Project management can be used to complete small or large-scale jobs, ranging from building skyscrapers to transit systems. Here’s a look at the five biggest projects in the world, including their progress or completion time and building specifics.
Sky City 1000
This architectural project was first proposed in 1989 as a giant skyscraper in the city of Tokyo. The 1,000-meter-tall structure, which has yet to be built by Takenaka Construction Co. Ltd., is envisioned as an architectural marvel with 14 aerial bases, called Space Plateaus, stacked on top of each other. Each Space Plateau will be designed to house commercial offices, public amenities like movie theaters and community needs such as classrooms. The current plan calls for 35,000 people to live full time in the building with another 100,000 people working there.
New York Subway System
Since its opening in 1904, the New York Subway System has grown to be one of the world’s largest and most diverse transit systems. In the early 20th century, a five-cent fare could take passengers from City Hall to 145th Street and Broadway. Today, a 30-day unlimited travel card typically costs $112 and allows passengers to ride across 656 miles of track. The system runs underground (277 stations) and elevated (155) and incorporates a maze of bridges (68) and underwater tunnels (14). It operates via an extensive network of 11,450 signals, relays (250,000) and switches (2,637) and uses 1.8 billion kilowatt hours of electricity annually – roughly what it would take to light up the City of Buffalo for a whole year.
The Big Dig
Referred to as, “America’s most ambitious public works project,” The Big Dig was a 19-year highway project, largely completed in early 2006. It was designed to relieve traffic congestion and enhance mobility in the Boston area. Apropos to its name, the project required the excavation of approximately 16 million cubic yards of dirt in order to build 161 lanes of highway, half in tunnels, in a 7.5 mile corridor.

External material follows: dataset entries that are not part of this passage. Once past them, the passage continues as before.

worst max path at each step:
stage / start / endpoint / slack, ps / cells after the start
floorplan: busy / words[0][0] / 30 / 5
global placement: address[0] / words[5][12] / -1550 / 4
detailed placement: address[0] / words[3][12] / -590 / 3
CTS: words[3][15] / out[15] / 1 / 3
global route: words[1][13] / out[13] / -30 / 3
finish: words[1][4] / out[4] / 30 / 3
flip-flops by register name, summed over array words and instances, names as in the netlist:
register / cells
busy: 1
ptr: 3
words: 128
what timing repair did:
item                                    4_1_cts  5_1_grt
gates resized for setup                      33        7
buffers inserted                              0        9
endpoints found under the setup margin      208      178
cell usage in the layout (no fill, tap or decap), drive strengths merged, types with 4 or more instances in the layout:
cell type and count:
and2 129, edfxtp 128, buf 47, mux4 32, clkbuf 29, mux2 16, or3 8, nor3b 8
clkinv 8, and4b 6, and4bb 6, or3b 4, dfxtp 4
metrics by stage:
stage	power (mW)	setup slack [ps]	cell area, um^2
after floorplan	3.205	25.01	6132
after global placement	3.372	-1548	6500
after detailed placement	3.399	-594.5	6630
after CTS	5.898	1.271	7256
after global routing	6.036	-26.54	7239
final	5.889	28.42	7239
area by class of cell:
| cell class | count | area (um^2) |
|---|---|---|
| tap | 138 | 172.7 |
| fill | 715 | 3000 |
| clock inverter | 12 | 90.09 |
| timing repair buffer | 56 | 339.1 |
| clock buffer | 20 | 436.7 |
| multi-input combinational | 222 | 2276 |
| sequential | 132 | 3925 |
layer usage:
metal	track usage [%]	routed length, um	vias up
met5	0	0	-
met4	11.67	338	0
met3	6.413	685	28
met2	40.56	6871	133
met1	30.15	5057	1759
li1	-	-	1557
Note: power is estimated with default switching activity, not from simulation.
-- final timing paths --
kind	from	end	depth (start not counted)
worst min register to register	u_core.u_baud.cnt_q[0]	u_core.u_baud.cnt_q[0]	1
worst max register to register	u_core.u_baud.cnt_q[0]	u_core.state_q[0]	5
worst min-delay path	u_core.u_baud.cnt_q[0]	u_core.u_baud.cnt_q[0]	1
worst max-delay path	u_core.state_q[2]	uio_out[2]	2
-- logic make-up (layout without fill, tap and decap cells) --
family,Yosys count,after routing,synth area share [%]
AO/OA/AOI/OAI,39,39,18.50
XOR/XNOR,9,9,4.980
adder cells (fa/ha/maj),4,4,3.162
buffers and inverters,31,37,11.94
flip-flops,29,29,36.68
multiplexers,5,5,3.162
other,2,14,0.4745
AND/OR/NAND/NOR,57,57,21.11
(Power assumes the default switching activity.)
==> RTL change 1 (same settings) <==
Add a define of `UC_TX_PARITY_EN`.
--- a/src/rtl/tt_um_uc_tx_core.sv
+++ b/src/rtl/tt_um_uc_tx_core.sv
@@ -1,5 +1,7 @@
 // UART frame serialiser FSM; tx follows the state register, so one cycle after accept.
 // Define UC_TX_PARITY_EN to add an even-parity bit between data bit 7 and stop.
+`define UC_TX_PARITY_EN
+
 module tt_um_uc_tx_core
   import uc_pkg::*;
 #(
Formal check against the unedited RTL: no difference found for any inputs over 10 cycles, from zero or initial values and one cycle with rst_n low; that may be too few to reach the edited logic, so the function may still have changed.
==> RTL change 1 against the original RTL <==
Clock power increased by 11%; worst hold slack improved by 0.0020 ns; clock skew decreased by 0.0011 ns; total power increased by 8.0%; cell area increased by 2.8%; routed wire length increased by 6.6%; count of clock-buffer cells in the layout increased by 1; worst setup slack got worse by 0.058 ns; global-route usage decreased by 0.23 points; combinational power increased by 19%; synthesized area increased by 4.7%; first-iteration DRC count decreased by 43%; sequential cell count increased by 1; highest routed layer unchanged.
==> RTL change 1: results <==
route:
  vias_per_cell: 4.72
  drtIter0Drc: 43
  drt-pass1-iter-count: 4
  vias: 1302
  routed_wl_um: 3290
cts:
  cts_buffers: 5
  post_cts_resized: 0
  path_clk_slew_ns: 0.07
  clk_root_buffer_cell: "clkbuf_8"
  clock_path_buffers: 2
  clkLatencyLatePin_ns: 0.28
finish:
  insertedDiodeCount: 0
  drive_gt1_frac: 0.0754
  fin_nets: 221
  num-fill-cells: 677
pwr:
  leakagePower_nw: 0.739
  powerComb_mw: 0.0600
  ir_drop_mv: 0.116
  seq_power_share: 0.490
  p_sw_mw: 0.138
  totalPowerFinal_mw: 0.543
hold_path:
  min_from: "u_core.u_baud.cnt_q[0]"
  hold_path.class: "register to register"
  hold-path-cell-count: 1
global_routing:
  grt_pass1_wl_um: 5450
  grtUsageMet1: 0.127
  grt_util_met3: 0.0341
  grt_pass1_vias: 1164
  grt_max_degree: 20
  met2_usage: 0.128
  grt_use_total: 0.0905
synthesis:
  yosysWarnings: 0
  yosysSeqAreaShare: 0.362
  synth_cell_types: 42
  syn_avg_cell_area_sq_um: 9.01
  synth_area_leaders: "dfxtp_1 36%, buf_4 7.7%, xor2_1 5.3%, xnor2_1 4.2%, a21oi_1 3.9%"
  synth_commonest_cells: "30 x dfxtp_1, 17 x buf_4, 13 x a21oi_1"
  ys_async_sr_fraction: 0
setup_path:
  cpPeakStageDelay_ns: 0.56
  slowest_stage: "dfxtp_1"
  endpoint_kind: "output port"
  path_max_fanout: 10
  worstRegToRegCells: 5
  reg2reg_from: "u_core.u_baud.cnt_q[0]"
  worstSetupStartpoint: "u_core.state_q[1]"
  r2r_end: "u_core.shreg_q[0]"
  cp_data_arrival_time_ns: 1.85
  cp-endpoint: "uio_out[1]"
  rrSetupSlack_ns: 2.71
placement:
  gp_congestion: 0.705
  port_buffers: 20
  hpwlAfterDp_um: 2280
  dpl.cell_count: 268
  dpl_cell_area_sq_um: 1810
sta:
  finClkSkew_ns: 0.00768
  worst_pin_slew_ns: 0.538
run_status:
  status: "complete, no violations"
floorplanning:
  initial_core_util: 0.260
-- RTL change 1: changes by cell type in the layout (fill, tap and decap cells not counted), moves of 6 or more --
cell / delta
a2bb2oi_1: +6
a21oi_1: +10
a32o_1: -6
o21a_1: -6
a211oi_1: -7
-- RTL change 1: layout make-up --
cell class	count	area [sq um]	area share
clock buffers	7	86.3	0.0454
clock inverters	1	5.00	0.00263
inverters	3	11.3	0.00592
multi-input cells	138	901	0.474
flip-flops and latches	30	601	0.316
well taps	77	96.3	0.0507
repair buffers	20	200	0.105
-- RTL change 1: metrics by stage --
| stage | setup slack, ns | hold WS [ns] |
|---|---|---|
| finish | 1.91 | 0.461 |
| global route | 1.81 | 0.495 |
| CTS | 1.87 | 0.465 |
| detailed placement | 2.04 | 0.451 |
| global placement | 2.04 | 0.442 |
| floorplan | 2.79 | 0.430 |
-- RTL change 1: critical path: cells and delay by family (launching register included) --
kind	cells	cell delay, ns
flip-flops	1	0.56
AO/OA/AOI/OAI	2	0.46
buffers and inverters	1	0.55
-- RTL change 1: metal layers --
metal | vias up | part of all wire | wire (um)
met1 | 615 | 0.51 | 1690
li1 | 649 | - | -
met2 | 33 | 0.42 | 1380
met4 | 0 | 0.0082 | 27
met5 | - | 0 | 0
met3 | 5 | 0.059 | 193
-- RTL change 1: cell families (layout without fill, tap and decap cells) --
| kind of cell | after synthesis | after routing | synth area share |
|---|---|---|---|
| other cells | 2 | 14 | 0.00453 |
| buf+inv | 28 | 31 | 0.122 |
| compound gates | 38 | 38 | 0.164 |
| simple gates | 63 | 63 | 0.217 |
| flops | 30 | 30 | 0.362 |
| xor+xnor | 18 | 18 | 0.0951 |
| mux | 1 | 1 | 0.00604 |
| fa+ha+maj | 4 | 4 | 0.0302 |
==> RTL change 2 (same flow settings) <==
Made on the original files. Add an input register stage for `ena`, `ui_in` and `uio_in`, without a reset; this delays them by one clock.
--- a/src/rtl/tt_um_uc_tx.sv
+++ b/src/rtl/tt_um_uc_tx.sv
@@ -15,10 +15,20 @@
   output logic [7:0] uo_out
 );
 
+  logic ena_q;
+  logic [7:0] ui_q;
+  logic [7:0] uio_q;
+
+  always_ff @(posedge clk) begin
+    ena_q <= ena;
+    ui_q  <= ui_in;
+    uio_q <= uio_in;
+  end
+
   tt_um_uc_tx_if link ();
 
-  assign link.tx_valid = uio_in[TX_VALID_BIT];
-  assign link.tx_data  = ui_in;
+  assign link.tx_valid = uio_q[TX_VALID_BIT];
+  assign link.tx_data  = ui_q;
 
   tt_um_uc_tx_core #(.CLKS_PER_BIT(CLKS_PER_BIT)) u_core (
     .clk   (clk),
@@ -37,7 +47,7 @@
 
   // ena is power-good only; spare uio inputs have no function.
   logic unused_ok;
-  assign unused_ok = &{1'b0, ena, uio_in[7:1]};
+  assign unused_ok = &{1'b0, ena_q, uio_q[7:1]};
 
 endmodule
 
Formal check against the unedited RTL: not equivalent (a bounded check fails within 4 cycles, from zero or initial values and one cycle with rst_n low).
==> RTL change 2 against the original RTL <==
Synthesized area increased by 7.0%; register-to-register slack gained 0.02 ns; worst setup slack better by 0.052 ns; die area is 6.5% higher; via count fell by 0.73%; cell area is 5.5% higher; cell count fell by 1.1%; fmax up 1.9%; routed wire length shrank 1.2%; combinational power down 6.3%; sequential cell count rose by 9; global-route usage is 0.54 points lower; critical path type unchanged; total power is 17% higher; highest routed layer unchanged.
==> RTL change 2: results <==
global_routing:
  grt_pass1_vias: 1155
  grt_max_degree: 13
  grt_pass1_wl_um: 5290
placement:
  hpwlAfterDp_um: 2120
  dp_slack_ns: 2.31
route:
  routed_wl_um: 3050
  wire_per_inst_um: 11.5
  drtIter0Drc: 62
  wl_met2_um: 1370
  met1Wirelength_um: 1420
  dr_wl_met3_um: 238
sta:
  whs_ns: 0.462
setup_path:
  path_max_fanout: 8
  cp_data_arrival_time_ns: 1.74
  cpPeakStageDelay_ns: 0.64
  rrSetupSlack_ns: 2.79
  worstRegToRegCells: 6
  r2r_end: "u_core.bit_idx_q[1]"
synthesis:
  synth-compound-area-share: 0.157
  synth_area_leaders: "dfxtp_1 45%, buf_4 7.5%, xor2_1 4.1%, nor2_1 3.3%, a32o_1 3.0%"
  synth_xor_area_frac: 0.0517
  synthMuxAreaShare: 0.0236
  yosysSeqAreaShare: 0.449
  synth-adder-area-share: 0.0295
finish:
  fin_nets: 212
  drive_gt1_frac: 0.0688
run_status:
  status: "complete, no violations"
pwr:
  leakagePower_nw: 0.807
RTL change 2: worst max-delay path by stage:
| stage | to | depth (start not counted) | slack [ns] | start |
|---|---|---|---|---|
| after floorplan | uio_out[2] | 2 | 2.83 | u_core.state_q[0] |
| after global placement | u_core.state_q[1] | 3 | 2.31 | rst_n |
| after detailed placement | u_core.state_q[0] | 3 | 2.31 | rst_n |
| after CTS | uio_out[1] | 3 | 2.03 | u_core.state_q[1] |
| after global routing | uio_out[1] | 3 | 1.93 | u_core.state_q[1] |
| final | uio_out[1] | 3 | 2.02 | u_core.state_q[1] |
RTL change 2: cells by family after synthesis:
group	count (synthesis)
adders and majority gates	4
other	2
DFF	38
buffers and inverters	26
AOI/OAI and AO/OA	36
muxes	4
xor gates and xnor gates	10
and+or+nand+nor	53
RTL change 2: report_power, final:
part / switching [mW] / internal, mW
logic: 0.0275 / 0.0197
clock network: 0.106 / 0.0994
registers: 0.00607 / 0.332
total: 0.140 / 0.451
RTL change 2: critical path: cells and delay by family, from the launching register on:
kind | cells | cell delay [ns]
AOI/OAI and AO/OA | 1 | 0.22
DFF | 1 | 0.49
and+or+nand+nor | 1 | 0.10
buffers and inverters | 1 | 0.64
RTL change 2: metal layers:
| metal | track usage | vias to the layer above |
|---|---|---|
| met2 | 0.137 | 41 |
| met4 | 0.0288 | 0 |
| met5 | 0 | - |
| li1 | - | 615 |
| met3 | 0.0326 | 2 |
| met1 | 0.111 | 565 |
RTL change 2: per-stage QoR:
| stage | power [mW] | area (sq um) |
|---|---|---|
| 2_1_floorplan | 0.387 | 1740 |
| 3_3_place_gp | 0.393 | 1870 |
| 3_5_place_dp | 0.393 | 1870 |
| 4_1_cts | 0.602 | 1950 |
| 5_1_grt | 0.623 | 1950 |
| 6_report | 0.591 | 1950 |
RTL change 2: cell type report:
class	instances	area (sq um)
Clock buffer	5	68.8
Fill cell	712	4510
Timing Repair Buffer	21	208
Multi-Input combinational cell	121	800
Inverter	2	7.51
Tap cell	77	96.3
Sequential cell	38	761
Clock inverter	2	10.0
<file path="config.mk">
export PLATFORM = sky130hd
export DESIGN_NAME = ws2812_frame_sched
export DESIGN_NICKNAME = d
export VERILOG_FILES = /design/src/rtl/ws2812_frame_sched.sv
export SDC_FILE = /design/constraint.sdc
export NUM_CORES = 1
export LEC_CHECK = 0
export BUFFER_PORTS_ARGS = -buffer_cell sky130_fd_sc_hd__buf_4
export CORE_AREA = 5 5 304 306
export DETAILED_ROUTE_END_ITERATION = 12
export DIE_AREA = 0 0 309 311
export GPL_TIMING_DRIVEN = 0
export MAX_ROUTING_LAYER = met4
export PLACE_DENSITY = 0.4
export SLEW_MARGIN = 10
export SYNTH_ARGS = -nofsm -noshare
export SYNTH_HDL_FRONTEND = slang
export SYNTH_SLANG_ARGS = --single-unit
</file>
<file path="constraint.sdc">
create_clock -name clock -period 3.7 [get_ports clock]
set_clock_uncertainty 0.2 [all_clocks]
set_input_delay 0.185 -clock clock [delete_from_list [all_inputs] [get_ports clock]]
set_output_delay 0.185 -clock clock [all_outputs]
set_load 0.02 [all_outputs]
</file>
<file path="src/rtl/counter_sched_pkg.sv">
// Shared types and constants for the round-robin counter scheduler.
// Optional feature macro: COUNTER_SCHED_STATS_EN (per-requester grant counters).
package counter_sched_pkg;

   typedef enum logic [1:0] {
      OP_INIT  = 2'd0,
      OP_START = 2'd1,
      OP_READ  = 2'd2,
      OP_STAT  = 2'd3
   } op_t;

   typedef enum logic [1:0] {
      ST_IDLE  = 2'd0,
      ST_ISSUE = 2'd1,
      ST_WAIT  = 2'd2,
      ST_RESP  = 2'd3
   } state_t;

   localparam int unsigned RESP_W = 64;
   // Returned for STAT when grant counters are not built in.
   localparam logic [RESP_W-1:0] RESP_UNSUP = '1;

endpackage

</file>
<file path="src/rtl/counter_sched_rr_arbiter.sv">
// Combinational round-robin arbiter: first set request at or after ptr_i, wrapping.
module rr_arbiter #(
   parameter int unsigned NREQ = 4,
   parameter int unsigned IDW  = 2
) (
   input  logic [NREQ-1:0] req_i,
   input  logic [IDW-1:0]  ptr_i,
   output logic [NREQ-1:0] gnt_o,
   output logic [IDW-1:0]  idx_o,
   output logic            any_o
);

   int unsigned k;

   always_comb begin
      gnt_o = '0;
      idx_o = '0;
      any_o = 1'b0;
      k     = 0;
      for (int unsigned i = 0; i < NREQ; i++) begin
         k = (32'(ptr_i) + i) % NREQ;
         if (!any_o && req_i[k[IDW-1:0]]) begin
            any_o              = 1'b1;
            gnt_o[k[IDW-1:0]]  = 1'b1;
            idx_o              = k[IDW-1:0];
         end
      end
   end

endmodule

</file>
<file path="src/rtl/counter_sched.sv">
// Round-robin scheduler sharing one counter among NREQ requesters, one response per command.
// Optional feature macro: COUNTER_SCHED_STATS_EN (STAT returns per-requester grant count).
module counter_sched #(
   parameter int unsigned XLEN    = 64,
   parameter int unsigned NREQ    = 4,
   parameter int unsigned IDW     = 2,
   parameter int unsigned CTR_LAT = 1
) (
   input  logic                 clk,
   input  logic                 reset,
   input  logic [NREQ-1:0]      req_valid,
   output logic [NREQ-1:0]      req_ready,
   input  logic [2*NREQ-1:0]    req_op,
   input  logic [XLEN*NREQ-1:0] req_data,
   output logic                 resp_valid,
   input  logic                 resp_ready,
   output logic [IDW-1:0]       resp_id,
   output logic [XLEN-1:0]      resp_data,
   output logic                 ctr_init,
   output logic [XLEN-1:0]      ctr_init_val,
   output logic                 ctr_start,
   output logic                 ctr_return,
   input  logic [XLEN-1:0]      ctr_count
);

   import counter_sched_pkg::*;

   state_t          state_q, state_d;
   op_t             op_q, gnt_op;
   logic [IDW-1:0]  ptr_q, id_q, gnt_idx;
   logic [NREQ-1:0] gnt_oh;
   logic            gnt_any, take;
   logic [XLEN-1:0] gnt_data, ival_q, rdata_q, rdata_d, stat_val;
   logic            init_q, start_q, ret_q;
   logic [2:0]      wait_q;

   rr_arbiter #(.NREQ(NREQ), .IDW(IDW)) u_arb (
      .req_i (req_valid),
      .ptr_i (ptr_q),
      .gnt_o (gnt_oh),
      .idx_o (gnt_idx),
      .any_o (gnt_any)
   );

   assign take     = (state_q == ST_IDLE) && gnt_any;
   // Flops sit in IDLE during reset, so ready must also be masked by reset itself.
   assign req_ready = (take && reset) ? gnt_oh : '0;
   assign gnt_op   = op_t'(req_op[2*32'(gnt_idx) +: 2]);
   assign gnt_data = req_data[XLEN*32'(gnt_idx) +: XLEN];

`ifdef COUNTER_SCHED_STATS_EN
   logic [31:0] gcnt_q [NREQ];

   always_ff @(posedge clk or negedge reset) begin
      if (!reset) begin
         for (int unsigned i = 0; i < NREQ; i++) gcnt_q[i] <= '0;
      end else if (take) begin
         gcnt_q[gnt_idx] <= gcnt_q[gnt_idx] + 32'd1;
      end
   end

   assign stat_val = XLEN'(gcnt_q[id_q]);
`else
   assign stat_val = XLEN'(RESP_UNSUP);
`endif

   always_comb begin
      state_d = state_q;
      rdata_d = rdata_q;
      unique case (state_q)
         ST_IDLE:  if (gnt_any) state_d = ST_ISSUE;
         ST_ISSUE: state_d = ST_WAIT;
         ST_WAIT: begin
            if (wait_q <= 3'd1) begin
               state_d = ST_RESP;
               unique case (op_q)
                  OP_READ: rdata_d = ctr_count;
                  OP_STAT: rdata_d = stat_val;
                  default: rdata_d = '0;
               endcase
            end
         end
         ST_RESP:  if (resp_ready) state_d = ST_IDLE;
         default:  state_d = ST_IDLE;
      endcase
   end

   always_ff @(posedge clk or negedge reset) begin
      if (!reset) begin
         state_q <= ST_IDLE;
         op_q    <= OP_INIT;
         ptr_q   <= '0;
         id_q    <= '0;
         ival_q  <= '0;
         rdata_q <= '0;
         init_q  <= 1'b0;
         start_q <= 1'b0;
         ret_q   <= 1'b0;
         wait_q  <= '0;
      end else begin
         state_q <= state_d;
         rdata_q <= rdata_d;
         init_q  <= take && (gnt_op == OP_INIT);
         start_q <= take && (gnt_op == OP_START);
         ret_q   <= take && (gnt_op == OP_READ);
         if (take) begin
            op_q  <= gnt_op;
            id_q  <= gnt_idx;
            ptr_q <= (gnt_idx == IDW'(NREQ-1)) ? '0 : gnt_idx + 1'b1;
            if (gnt_op == OP_INIT) ival_q <= gnt_data;
         end
         if (state_q == ST_ISSUE)
            wait_q <= 3'(CTR_LAT);
         else if (state_q == ST_WAIT && wait_q != 3'd0)
            wait_q <= wait_q - 3'd1;
      end
   end

   assign resp_valid   = (state_q == ST_RESP);
   assign resp_id      = id_q;
   assign resp_data    = rdata_q;
   assign ctr_init     = init_q;
   assign ctr_init_val = ival_q;
   assign ctr_start    = start_q;
   assign ctr_return   = ret_q;

endmodule

</file>
### src/rtl/hazard_stall_controller.sv
// Stall/flush sequencer for the 5-stage RV32I pipeline. Covers load-use,
// taken-branch redirect, data-memory wait states and FENCE drain, and keeps
// saturating stall/flush performance counters.
//   clk : pipeline clock
//   rst : synchronous active-high reset
//   bus : hazard inputs in, stall/flush controls and status out
//
// state      | meaning
// RUN        | normal flow (also recorded for a flush cycle)
// LOAD_STALL | one-cycle bubble behind a load whose result ID needs
// MEM_WAIT   | data memory busy, everything past IF/ID frozen
// DRAIN      | FENCE in ID waiting for EX/MEM/WB to empty
module hazard_stall_controller
    import riscv_pkg::*;
#(
    parameter int COUNTER_WIDTH = 32,
    parameter int MEM_TIMEOUT   = 64
) (
    input  logic                     clk,
    input  logic                     rst,
    hazard_stall_controller_if.slave bus
);

    localparam int MW_WIDTH = $clog2(MEM_TIMEOUT) + 1;
    localparam logic [MW_WIDTH-1:0] MW_LAST = MW_WIDTH'(MEM_TIMEOUT - 1);

    stall_state_e             state_q;
    stall_state_e             state_next;
    logic                     load_use;
    logic                     drain;
    logic                     flush_cycle;
    logic                     timeout_q;
    logic [MW_WIDTH-1:0]      mw_count;
    logic [COUNTER_WIDTH-1:0] stall_count;
    logic [COUNTER_WIDTH-1:0] flush_cnt;

    always_comb begin
        load_use = bus.ex_mem_read && (bus.ex_rd != REG_X0) &&
                   ((bus.id_uses_rs1 && (bus.id_rs1 == bus.ex_rd)) ||
                    (bus.id_uses_rs2 && (bus.id_rs2 == bus.ex_rd)));
        drain    = bus.id_fence && (bus.ex_valid || bus.mem_valid || bus.wb_valid);
    end

    always_comb begin
        state_next             = RUN;
        flush_cycle            = 1'b0;
        bus.pc_write_enable    = 1'b1;
        bus.if_id_write_enable = 1'b1;
        bus.if_id_flush        = 1'b0;
        bus.id_ex_bubble       = 1'b0;
        bus.pipeline_freeze    = 1'b0;

        if (bus.mem_busy) begin
            // A taken branch waits here; it is flushed once memory releases.
            state_next             = MEM_WAIT;
            bus.pc_write_enable    = 1'b0;
            bus.if_id_write_enable = 1'b0;
            bus.pipeline_freeze    = 1'b1;
        end else if (bus.ex_branch_taken) begin
            flush_cycle      = 1'b1;
            bus.if_id_flush  = 1'b1;
            bus.id_ex_bubble = 1'b1;
        end else if (load_use || drain) begin
            state_next             = load_use ? LOAD_STALL : DRAIN;
            bus.pc_write_enable    = 1'b0;
            bus.if_id_write_enable = 1'b0;
            bus.id_ex_bubble       = 1'b1;
        end

        if (rst) begin
            flush_cycle            = 1'b0;
            bus.pc_write_enable    = 1'b0;
            bus.if_id_write_enable = 1'b0;
            bus.if_id_flush        = 1'b1;
            bus.id_ex_bubble       = 1'b1;
            bus.pipeline_freeze    = 1'b0;
        end
    end

    always_ff @(posedge clk) begin
        if (rst) begin
            state_q <= RUN;
        end else begin
            state_q <= state_next;
        end
    end

    // The error rises on the edge that brings the wait count to MEM_TIMEOUT.
    always_ff @(posedge clk) begin
        if (rst) begin
            timeout_q <= 1'b0;
        end else if (bus.mem_busy && (mw_count >= MW_LAST)) begin
            timeout_q <= 1'b1;
        end
    end

    saturating_counter #(.WIDTH(COUNTER_WIDTH)) u_stall_counter (
        .clk   (clk),
        .clear (rst),
        .inc   (!bus.pc_write_enable),
        .count (stall_count)
    );

    saturating_counter #(.WIDTH(COUNTER_WIDTH)) u_flush_counter (
        .clk   (clk),
        .clear (rst),
        .inc   (flush_cycle),
        .count (flush_cnt)
    );

    saturating_counter #(.WIDTH(MW_WIDTH)) u_mem_wait_counter (
        .clk   (clk),
        .clear (rst || !bus.mem_busy),
        .inc   (bus.mem_busy),
        .count (mw_count)
    );

    assign bus.stall_state       = state_q;
    assign bus.mem_timeout_error = timeout_q;
    assign bus.stall_cycle_count = stall_count;
    assign bus.flush_count       = flush_cnt;

endmodule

Removing that much dirt (which could fill a stadium to the rim 16 times) took more than 541,000 truckloads, much of which went to landfills. While dirt was being removed, concrete was placed – over 3.8 million cubic yards of it, or enough to build a sidewalk three feet wide and four inches thick that would run between Boston to San Francisco three times.
Three Gorges Dam
China embarked on the largest water conservation project in the world with its hydroelectric Three Gorges Dam, which spans the Yangtze River. The project entailed the removal of 102.59 million cubic meters of stone and earth and mixing and pouring 27.15 million cubic meters of cement. Structurally, it involved the erection of 281,000 tons of metal structures.
Some 354,000 tons of reinforcing bars were made and erected, along with 231 square meters of leak-proof concrete walls. In addition to serving as a power source, the dam was also intended to increase the Yangtze River’s shipping capacity and reduce the frequency of flooding, with its flood storage capacity of 22 cubic kilometers.
International Space Station
The International Space Station serves as both an orbiting laboratory and a port for various spacecraft. In addition, more than 200 astronauts from around the world have visited this galactic destination since it was launched in 2000.
Spanning the area of a United States football field, its module length is 167.3 feet, truss length 357.5 feet, solar array length 239.4 feet, and its mass is approximately 925,000 pounds. The station’s habitable volume is 13,696 cubic feet and its pressurized volume is 32,333 cubic feet (equal to a Boeing 747).